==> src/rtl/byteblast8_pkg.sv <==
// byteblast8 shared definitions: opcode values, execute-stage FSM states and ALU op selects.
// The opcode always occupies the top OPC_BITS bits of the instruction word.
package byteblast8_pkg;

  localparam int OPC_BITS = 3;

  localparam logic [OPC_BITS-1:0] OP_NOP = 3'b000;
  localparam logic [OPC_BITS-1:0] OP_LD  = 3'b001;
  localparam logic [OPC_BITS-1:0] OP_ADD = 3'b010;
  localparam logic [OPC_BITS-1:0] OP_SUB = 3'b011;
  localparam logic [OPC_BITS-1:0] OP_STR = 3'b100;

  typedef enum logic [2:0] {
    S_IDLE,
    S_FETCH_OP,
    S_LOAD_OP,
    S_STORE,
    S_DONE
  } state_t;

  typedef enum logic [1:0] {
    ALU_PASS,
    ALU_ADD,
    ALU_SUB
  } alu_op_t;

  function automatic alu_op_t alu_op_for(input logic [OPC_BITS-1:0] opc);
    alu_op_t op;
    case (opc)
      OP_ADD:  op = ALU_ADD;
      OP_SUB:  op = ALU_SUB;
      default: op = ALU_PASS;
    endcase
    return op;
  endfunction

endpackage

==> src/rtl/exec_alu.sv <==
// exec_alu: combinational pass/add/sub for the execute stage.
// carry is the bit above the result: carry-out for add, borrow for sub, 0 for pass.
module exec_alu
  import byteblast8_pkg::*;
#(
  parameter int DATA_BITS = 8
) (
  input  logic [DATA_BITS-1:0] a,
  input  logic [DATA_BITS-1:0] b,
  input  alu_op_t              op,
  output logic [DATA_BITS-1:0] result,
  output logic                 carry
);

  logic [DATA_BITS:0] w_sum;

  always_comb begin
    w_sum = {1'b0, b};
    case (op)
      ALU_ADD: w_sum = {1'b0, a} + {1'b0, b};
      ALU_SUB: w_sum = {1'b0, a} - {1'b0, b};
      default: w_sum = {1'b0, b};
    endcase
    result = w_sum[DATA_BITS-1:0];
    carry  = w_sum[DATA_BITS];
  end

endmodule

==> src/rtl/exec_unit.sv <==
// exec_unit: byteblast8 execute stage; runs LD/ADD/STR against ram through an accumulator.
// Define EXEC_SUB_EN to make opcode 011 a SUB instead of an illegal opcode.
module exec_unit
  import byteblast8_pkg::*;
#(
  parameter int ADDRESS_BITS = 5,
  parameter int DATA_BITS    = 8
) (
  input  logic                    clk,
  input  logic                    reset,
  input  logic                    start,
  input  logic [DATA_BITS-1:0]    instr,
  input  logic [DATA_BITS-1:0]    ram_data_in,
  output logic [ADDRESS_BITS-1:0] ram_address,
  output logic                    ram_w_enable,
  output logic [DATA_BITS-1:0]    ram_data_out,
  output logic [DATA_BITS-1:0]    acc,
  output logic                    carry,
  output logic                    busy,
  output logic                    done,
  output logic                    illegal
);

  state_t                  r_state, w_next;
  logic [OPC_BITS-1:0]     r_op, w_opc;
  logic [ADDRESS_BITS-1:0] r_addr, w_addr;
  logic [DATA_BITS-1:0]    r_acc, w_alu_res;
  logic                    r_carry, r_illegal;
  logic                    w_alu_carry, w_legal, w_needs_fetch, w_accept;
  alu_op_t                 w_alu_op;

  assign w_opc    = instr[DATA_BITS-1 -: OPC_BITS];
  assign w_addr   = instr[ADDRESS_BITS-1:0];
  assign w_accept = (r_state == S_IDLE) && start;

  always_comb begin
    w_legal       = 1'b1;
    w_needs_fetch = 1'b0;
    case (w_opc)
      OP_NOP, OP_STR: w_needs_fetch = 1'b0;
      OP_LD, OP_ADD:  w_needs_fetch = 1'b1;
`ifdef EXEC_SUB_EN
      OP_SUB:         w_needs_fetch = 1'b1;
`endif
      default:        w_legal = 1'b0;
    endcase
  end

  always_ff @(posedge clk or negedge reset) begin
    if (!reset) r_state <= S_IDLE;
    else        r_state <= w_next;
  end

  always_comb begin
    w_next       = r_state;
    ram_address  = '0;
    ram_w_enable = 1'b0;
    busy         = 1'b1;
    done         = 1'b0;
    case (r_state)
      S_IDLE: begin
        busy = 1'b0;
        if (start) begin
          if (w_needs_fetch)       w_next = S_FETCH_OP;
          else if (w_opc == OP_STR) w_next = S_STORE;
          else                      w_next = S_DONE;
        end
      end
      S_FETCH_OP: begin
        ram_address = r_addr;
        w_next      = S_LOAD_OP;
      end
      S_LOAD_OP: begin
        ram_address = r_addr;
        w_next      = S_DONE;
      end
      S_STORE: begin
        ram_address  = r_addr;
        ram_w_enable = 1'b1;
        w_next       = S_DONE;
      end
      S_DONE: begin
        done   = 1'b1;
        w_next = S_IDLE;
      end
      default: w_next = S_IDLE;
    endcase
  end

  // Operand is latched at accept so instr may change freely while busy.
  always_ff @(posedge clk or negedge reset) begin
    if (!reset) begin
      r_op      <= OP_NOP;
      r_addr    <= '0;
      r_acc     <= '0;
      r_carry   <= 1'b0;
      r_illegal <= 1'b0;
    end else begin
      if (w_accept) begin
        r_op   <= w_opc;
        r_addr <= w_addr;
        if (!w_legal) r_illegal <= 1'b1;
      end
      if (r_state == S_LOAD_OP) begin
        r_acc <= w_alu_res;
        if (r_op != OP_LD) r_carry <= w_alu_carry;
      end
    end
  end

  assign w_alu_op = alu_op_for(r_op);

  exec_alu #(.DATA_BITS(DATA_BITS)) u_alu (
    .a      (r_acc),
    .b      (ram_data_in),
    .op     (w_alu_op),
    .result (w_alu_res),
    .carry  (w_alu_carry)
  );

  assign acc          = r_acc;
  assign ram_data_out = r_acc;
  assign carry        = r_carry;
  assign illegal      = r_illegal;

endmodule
────
## Task brief:
The lines to retype run from the start of the entries through the line containing "localparam logic [OPC_BITS-1:0] OP_NOP"; reproduce them exactly and add nothing.

## Task output:
==> src/rtl/byteblast8_pkg.sv <==
// byteblast8 shared definitions: opcode values, execute-stage FSM states and ALU op selects.
// The opcode always occupies the top OPC_BITS bits of the instruction word.
package byteblast8_pkg;

  localparam int OPC_BITS = 3;

  localparam logic [OPC_BITS-1:0] OP_NOP = 3'b000;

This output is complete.